EXERCISE GOAL: Your answer should be the lines below from the one holding "reg [23:0] frame;" through the one holding "(cmd[31:24] == 8'h10);", copied exactly and with nothing else.

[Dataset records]
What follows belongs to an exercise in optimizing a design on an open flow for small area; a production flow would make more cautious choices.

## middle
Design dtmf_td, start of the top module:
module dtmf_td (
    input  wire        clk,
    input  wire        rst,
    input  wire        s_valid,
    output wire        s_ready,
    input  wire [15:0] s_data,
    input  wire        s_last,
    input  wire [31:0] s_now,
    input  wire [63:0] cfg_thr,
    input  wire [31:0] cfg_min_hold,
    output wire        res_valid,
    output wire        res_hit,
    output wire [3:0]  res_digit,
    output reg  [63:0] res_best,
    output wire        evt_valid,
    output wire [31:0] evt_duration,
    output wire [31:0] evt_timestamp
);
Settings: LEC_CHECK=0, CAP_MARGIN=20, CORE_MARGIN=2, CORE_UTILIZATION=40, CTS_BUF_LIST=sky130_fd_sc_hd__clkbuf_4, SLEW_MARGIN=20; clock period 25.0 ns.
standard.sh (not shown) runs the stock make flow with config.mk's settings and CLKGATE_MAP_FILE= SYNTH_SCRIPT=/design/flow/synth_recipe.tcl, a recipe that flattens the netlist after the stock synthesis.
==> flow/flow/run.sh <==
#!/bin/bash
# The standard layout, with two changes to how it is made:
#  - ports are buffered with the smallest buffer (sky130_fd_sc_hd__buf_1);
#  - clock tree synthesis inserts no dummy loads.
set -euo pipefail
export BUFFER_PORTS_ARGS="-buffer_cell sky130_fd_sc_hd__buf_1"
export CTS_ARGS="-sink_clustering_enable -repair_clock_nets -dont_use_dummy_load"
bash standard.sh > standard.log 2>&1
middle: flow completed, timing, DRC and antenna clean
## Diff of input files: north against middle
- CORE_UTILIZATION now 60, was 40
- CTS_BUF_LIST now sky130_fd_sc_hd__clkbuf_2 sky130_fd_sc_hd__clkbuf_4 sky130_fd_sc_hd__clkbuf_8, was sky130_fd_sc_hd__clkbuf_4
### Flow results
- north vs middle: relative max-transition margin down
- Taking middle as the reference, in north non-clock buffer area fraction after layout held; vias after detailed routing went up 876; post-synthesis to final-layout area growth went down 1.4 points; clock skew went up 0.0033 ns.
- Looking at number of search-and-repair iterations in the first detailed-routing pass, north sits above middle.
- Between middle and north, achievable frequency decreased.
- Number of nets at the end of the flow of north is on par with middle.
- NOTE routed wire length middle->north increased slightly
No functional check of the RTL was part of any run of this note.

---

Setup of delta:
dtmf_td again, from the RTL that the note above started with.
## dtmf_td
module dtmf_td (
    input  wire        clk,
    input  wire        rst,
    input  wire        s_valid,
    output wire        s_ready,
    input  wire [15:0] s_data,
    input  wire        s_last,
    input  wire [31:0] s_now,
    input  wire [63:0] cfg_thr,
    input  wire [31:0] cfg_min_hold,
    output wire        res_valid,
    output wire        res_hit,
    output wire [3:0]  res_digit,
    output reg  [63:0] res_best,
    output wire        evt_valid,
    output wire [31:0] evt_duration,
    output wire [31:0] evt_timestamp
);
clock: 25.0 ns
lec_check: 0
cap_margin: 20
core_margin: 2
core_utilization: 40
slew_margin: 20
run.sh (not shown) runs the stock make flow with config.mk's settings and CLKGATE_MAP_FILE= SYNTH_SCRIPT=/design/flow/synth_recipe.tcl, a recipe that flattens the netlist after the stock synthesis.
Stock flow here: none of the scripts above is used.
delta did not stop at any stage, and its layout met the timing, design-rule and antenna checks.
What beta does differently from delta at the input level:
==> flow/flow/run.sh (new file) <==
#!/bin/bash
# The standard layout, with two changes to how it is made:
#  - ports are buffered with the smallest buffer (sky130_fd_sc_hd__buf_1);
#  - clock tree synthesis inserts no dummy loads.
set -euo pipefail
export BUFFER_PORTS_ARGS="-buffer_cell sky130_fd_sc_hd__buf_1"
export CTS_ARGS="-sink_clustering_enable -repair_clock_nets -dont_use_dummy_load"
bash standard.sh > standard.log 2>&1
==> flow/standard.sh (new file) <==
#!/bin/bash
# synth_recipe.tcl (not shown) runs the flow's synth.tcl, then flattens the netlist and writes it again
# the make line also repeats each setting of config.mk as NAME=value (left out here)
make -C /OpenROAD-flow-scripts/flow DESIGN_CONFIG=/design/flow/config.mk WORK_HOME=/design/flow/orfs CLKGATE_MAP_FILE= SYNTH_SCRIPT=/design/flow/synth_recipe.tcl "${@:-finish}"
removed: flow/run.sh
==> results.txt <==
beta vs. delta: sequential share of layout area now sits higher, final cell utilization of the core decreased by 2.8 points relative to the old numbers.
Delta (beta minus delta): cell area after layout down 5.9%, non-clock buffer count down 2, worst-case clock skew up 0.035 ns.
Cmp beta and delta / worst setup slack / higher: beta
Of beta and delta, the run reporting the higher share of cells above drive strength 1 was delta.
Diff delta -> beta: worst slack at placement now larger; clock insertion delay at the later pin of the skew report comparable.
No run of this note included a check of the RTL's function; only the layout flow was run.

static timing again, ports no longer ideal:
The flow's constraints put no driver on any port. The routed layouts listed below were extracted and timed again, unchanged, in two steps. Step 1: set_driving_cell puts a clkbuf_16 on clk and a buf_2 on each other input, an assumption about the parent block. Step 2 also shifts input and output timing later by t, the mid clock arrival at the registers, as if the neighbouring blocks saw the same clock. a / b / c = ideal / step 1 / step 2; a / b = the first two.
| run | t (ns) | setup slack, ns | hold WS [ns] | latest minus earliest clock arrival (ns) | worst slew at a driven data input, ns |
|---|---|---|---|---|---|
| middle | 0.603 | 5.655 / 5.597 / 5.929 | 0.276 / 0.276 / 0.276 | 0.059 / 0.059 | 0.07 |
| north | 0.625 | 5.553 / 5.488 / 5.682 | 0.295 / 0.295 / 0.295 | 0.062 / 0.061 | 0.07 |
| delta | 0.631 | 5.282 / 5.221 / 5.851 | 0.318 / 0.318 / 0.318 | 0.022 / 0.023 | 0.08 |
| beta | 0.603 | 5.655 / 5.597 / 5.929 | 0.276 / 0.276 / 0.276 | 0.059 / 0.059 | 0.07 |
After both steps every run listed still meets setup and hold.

...

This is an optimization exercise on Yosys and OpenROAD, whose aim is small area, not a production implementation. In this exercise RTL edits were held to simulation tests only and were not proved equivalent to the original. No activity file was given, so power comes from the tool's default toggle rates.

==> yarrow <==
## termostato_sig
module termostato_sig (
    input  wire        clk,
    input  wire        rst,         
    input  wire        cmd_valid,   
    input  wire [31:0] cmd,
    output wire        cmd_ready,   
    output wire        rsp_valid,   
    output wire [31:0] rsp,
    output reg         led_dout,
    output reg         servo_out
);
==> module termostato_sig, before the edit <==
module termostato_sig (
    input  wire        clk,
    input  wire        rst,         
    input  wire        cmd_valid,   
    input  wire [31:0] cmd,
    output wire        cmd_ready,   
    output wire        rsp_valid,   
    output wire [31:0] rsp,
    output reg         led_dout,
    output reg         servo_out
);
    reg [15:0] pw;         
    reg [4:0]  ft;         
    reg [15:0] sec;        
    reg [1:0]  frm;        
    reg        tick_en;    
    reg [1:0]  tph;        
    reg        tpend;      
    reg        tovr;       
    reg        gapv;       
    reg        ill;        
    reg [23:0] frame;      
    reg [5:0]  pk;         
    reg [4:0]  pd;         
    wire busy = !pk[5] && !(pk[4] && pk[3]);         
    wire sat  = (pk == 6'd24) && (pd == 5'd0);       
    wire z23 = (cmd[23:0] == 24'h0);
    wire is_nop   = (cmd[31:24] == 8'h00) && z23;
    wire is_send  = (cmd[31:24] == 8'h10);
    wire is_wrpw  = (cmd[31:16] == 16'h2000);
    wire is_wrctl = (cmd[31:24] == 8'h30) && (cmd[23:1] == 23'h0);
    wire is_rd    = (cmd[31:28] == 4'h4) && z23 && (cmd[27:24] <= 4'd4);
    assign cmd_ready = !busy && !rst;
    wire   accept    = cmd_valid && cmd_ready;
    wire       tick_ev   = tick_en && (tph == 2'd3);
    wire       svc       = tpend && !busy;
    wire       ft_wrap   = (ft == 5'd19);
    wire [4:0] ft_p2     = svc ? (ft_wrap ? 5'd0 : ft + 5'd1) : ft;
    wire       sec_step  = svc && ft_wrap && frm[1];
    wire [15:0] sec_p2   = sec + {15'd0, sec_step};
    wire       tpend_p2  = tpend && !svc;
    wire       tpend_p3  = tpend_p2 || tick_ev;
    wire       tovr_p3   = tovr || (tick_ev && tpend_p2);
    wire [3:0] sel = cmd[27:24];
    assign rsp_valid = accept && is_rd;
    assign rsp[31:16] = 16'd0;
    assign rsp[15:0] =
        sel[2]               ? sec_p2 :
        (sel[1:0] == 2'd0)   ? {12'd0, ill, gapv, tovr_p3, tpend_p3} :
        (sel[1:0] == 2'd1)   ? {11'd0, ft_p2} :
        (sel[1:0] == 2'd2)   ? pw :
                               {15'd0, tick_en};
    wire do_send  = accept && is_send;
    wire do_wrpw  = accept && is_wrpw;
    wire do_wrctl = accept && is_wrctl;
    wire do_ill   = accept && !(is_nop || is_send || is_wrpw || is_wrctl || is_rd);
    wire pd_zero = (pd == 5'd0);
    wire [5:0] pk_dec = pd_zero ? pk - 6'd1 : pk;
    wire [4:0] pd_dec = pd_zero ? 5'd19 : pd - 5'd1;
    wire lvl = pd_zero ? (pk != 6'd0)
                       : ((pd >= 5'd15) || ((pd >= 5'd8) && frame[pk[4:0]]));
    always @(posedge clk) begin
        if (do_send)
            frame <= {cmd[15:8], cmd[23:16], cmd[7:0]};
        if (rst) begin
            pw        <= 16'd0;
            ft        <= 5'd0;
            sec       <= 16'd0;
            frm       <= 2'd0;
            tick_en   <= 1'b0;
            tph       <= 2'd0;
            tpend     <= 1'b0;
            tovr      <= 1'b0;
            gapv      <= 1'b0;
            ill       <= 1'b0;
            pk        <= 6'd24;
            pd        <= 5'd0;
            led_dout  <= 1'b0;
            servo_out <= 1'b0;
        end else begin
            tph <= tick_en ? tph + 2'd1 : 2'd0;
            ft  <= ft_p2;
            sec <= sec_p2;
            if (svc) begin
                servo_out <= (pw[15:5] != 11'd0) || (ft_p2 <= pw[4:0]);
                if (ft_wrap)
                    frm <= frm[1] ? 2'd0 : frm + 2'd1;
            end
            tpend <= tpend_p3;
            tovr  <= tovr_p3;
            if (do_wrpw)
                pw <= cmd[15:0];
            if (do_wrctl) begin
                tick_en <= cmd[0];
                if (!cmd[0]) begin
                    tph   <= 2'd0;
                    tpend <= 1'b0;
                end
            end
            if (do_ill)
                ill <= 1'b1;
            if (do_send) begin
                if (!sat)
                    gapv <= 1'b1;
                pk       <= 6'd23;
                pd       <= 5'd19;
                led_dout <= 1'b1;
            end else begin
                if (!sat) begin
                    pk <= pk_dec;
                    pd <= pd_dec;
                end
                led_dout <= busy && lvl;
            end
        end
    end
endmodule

...

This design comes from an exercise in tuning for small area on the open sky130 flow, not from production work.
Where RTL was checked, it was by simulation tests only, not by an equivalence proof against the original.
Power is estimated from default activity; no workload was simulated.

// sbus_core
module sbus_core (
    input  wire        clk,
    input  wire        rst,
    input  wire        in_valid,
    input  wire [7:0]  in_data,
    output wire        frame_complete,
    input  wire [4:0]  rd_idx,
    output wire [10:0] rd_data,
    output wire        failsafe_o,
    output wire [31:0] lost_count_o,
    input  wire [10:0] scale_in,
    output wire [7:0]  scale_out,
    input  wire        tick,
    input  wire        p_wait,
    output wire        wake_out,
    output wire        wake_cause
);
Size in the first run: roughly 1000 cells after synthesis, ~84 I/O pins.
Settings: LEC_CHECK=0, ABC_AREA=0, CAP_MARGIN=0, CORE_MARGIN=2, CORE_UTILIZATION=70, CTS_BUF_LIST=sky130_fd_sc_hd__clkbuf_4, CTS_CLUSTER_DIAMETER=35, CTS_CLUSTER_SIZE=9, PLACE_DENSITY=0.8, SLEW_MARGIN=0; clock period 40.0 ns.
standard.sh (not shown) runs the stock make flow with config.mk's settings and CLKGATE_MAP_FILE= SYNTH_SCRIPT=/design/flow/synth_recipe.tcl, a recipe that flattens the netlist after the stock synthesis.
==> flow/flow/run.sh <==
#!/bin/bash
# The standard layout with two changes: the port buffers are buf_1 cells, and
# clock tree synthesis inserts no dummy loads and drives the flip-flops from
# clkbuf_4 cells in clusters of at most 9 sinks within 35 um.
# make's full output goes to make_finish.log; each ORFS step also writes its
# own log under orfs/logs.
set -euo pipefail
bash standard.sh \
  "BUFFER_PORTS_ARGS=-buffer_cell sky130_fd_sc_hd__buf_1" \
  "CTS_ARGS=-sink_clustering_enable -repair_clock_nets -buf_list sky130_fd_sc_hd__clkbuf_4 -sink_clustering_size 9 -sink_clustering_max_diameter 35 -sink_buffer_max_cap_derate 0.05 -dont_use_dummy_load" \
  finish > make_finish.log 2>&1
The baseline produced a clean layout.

RESULT:
    reg [23:0] frame;      
    reg [5:0]  pk;         
    reg [4:0]  pd;         
    wire busy = !pk[5] && !(pk[4] && pk[3]);         
    wire sat  = (pk == 6'd24) && (pd == 5'd0);       
    wire z23 = (cmd[23:0] == 24'h0);
    wire is_nop   = (cmd[31:24] == 8'h00) && z23;
    wire is_send  = (cmd[31:24] == 8'h10);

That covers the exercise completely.